COUNTY OF SAN MATEO

Inter-Departmental Correspondence

Health System

 

DATE:

November 29, 2010

BOARD MEETING DATE:

January 11, 2011

SPECIAL NOTICE/HEARING:

None

VOTE REQUIRED:

Majority

 

TO:

Honorable Board of Supervisors

FROM:

Jean S. Fraser, Chief, Health System
Susan Ehrlich, MD, MPP, Chief Executive Officer
San Mateo Medical Center

SUBJECT:

Agreement with InferMed, Ltd.

 

RECOMMENDATION:

Adopt a Resolution:

A)

Waiving the Request for Proposals process and authorizing the President of the Board to execute an Agreement with InferMed, Ltd. to provide software and support for a Smart Referral System to integrate with the Electronic Medical Record System at San Mateo Medical Center for the term October 1, 2010 through September 30, 2013, for a maximum obligation of $169,980; and

   

B)

Authorizing the Chief of the Health System or designee to execute contract amendments which modify the County’s maximum fiscal obligation by no more than $25,000 (in aggregate), and/or modify the contract term and/or services so long as the modified term or services is/are within the current or revised fiscal provisions

 

BACKGROUND:

San Mateo Medical Center’s (SMMC) data collection and analysis of the ongoing problems patients face in accessing Specialty Clinics services led to the creation of a grant proposal that was accepted and funded by the Kaiser Foundation. One strategy is called the Smart Referral System (SRS), and is a solution to the problem of inconsistent methods for scheduling appointments and a lack of standardized guidelines for referrals.

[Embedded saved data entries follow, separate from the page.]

===== config.mk =====
export PLATFORM = sky130hd
export DESIGN_NAME = status_led_blink_sequencer
export DESIGN_NICKNAME = d
export VERILOG_FILES = /design/src/rtl/core/slbs_pkg.sv /design/src/rtl/core/slbs_csr.sv /design/src/rtl/core/slbs_core.sv /design/src/rtl/core/slbs_skid.sv /design/src/rtl/core/status_led_blink_sequencer.sv
export SDC_FILE = /design/constraint.sdc
export NUM_CORES = 1
export LEC_CHECK = 0
export BUFFER_PORTS_ARGS = -buffer_cell sky130_fd_sc_hd__buf_2
export CELL_PAD_IN_SITES_DETAIL_PLACEMENT = 0
export CELL_PAD_IN_SITES_GLOBAL_PLACEMENT = 1
export CORE_AREA = 2 2 145 147
export DETAILED_ROUTE_END_ITERATION = 10
export DIE_AREA = 0 0 147 149
export PLACE_DENSITY = 0.81
export SETUP_SLACK_MARGIN = 0.05
export SLEW_MARGIN = 20
export SYNTH_ARGS = -nofsm -noshare
export SYNTH_HDL_FRONTEND = slang
export SYNTH_SLANG_ARGS = --single-unit

===== constraint.sdc =====
create_clock -name clock -period 7.5 [get_ports clock]
set_clock_uncertainty 0.2 [all_clocks]
set_input_delay 1.875 -clock clock [delete_from_list [all_inputs] [get_ports clock]]
set_output_delay 1.875 -clock clock [all_outputs]
set_load 0.05 [all_outputs]

===== src/rtl/core/slbs_pkg.sv =====
// ----------------------------------------------------------------------------
// slbs_pkg: shared definitions for the status LED blink sequencer
// Register indexes, event codes, field widths and reset values.
// ----------------------------------------------------------------------------
package slbs_pkg;

   // Pattern geometry and field widths
   localparam int SLOT_COUNT   = 6;
   localparam int SLOT_IDX_W   = 3;
   localparam int SLOT_TICKS_W = 16;
   localparam int IDLE_W       = 24;
   localparam int CSR_IDX_W    = 3;
   localparam int CSR_DATA_W   = 24;

   // Register reset values
   localparam logic [SLOT_TICKS_W-1:0] SLOT_SHORT_RESET = 16'd5000;
   localparam logic [SLOT_TICKS_W-1:0] SLOT_LONG_RESET  = 16'd45000;
   localparam logic [IDLE_W-1:0]       IDLE_TIMEOUT_RESET = 24'd50000;

   // Last slot of the pattern
   localparam logic [SLOT_IDX_W-1:0] SLOT_LAST = SLOT_IDX_W'(SLOT_COUNT - 1);

   // Register indexes on the configuration port
   typedef enum logic [CSR_IDX_W-1:0] {
      CSR_SLOT0        = 3'd0,
      CSR_SLOT1        = 3'd1,
      CSR_SLOT2        = 3'd2,
      CSR_SLOT3        = 3'd3,
      CSR_SLOT4        = 3'd4,
      CSR_SLOT5        = 3'd5,
      CSR_IDLE_TIMEOUT = 3'd6
   } csr_idx_type;

   // Event kinds
   typedef enum logic {
      OP_TICK  = 1'b0,
      OP_FRAME = 1'b1
   } op_type;

   // Configuration as seen by the sequencer core
   typedef struct packed {
      logic [SLOT_COUNT-1:0][SLOT_TICKS_W-1:0] slot_ticks;
      logic [IDLE_W-1:0]                       idle_timeout;
   } cfg_type;

endpackage


===== src/rtl/core/slbs_csr.sv =====
// ----------------------------------------------------------------------------
// slbs_csr: configuration registers
// Six slot durations and the idle timeout, written over the csr channel.
// ----------------------------------------------------------------------------
module slbs_csr (
   input  logic                               clock,
   input  logic                               reset,
   input  logic                               csr_valid,
   output logic                               csr_ready,
   input  logic [slbs_pkg::CSR_IDX_W-1:0]     csr_index,
   input  logic [slbs_pkg::CSR_DATA_W-1:0]    csr_wdata,
   output slbs_pkg::cfg_type                  cfg
);

   logic [slbs_pkg::SLOT_COUNT-1:0][slbs_pkg::SLOT_TICKS_W-1:0] slot_ticks_ff;
   logic [slbs_pkg::IDLE_W-1:0]                                 idle_timeout_ff;
   logic                                                        wr_en;

   // Writes are always accepted; csr_ready is tied high
   assign csr_ready = 1'b1;
   assign wr_en     = csr_valid & csr_ready;

   // Register file; writes to unused indexes are dropped
   always_ff @(posedge clock) begin
      if (reset) begin
         slot_ticks_ff[0] <= slbs_pkg::SLOT_SHORT_RESET;
         slot_ticks_ff[1] <= slbs_pkg::SLOT_SHORT_RESET;
         slot_ticks_ff[2] <= slbs_pkg::SLOT_SHORT_RESET;
         slot_ticks_ff[3] <= slbs_pkg::SLOT_SHORT_RESET;
         slot_ticks_ff[4] <= slbs_pkg::SLOT_SHORT_RESET;
         slot_ticks_ff[5] <= slbs_pkg::SLOT_LONG_RESET;
         idle_timeout_ff  <= slbs_pkg::IDLE_TIMEOUT_RESET;
      end else if (wr_en) begin
         case (slbs_pkg::csr_idx_type'(csr_index))
            slbs_pkg::CSR_SLOT0: begin
               slot_ticks_ff[0] <= csr_wdata[slbs_pkg::SLOT_TICKS_W-1:0];
            end
            slbs_pkg::CSR_SLOT1: begin
               slot_ticks_ff[1] <= csr_wdata[slbs_pkg::SLOT_TICKS_W-1:0];
            end
            slbs_pkg::CSR_SLOT2: begin
               slot_ticks_ff[2] <= csr_wdata[slbs_pkg::SLOT_TICKS_W-1:0];
            end
            slbs_pkg::CSR_SLOT3: begin
               slot_ticks_ff[3] <= csr_wdata[slbs_pkg::SLOT_TICKS_W-1:0];
            end
            slbs_pkg::CSR_SLOT4: begin
               slot_ticks_ff[4] <= csr_wdata[slbs_pkg::SLOT_TICKS_W-1:0];
            end
            slbs_pkg::CSR_SLOT5: begin
               slot_ticks_ff[5] <= csr_wdata[slbs_pkg::SLOT_TICKS_W-1:0];
            end
            slbs_pkg::CSR_IDLE_TIMEOUT: begin
               idle_timeout_ff <= csr_wdata[slbs_pkg::IDLE_W-1:0];
            end
            default: begin
            end
         endcase
      end
   end

   assign cfg.slot_ticks   = slot_ticks_ff;
   assign cfg.idle_timeout = idle_timeout_ff;

endmodule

SMMC’s goal was to minimize the changes to provider workflow patterns, integrate Specialty-based clinical guidelines, automate the referral criteria, and standardize the process by which patients are approved and scheduled for appointments. The first step was to establish an agreement to collaborate with our Ambulatory Electronic Medical Record System (AEMR) vendor, eClinicalWorks (eCW), in order to enhance or upgrade the existing eCW referral module.

 
 

DISCUSSION:

Providers will be able to chart all patient encounters through the AEMR SRS. The ability to make quick and appropriate referrals will be dependent on the requirement that SRS be stable, reliable and secure. SMMC conducted extensive research and review of numerous referral technology platforms in use at various institutions, including San Francisco General Hospital, Santa Clara Valley Medical, and Cook County Hospital (Chicago).

 

SMMC’s research identified InferMed’s Arezzo software platform as a tried and tested technology. It is in use by the United Kingdom’s National Health Service for managing urgent referrals from primary to specialty care. It was designed to integrate “clinical decision support,” in the form of evidence-based guidelines, into the electronic referral and appointment scheduling process. The Arezzo decision support module is easily customizable by the user to reflect variations in referral criteria and data gathering requirements. For this reason, a waiver to the County’s Request for Proposals process is recommended.

 

The Agreement and Resolution have been reviewed and approved by County Counsel as to form. The Contractor’s insurance has been reviewed and approved by Risk Management. Delay in submission of this Agreement is due to the extensive negotiation process. An invoice from the vendor in the amount of $20,000 was paid on July 12, 2010, using the Kaiser grant funds and is included in the maximum fiscal obligation.

 

The contractor has no employees in the State of California or San Mateo County, and so contractor is not covered by the County’s Contractor Employee Jury Service Ordinance. The contractor has otherwise assured compliance with all other contract provisions that are required by County ordinance and administrative memoranda, including but not limited to insurance, hold harmless, non-discrimination and equal benefits.

 

The Agreement contributes to the Shared Vision 2025 outcome of a Healthy Community by providing County residents access to quality health care and seamless services. There are 2,519 patients referred to Specialty Clinics who do not have appointments. It is anticipated that the number of patients waiting for appointments will be reduced by 40% (to 1511).

 

Performance Measure:

Measure

FY 2010-11
Estimated

FY 2011-12
Projected

Patients Awaiting Specialty Primary Care Appointment

2267

1511

 

FISCAL IMPACT:

The term of the Agreement is October 1, 2010 through September 30, 2013, and the maximum obligation is $169,980. Funds for this project have been provided by the Kaiser Grant for the Specialty Care Initiative. There is no Net County Cost. Funds in the amount of $61,580 are included in the SMMC FY 2010-11 Adopted Budget. Expenses at SMMC are covered by fees for services or third-party payors whenever possible. The portion of expenses for services provided to the medically indigent or to those covered by programs that do not meet the full costs of care are covered by the County’s General Fund contribution to SMMC.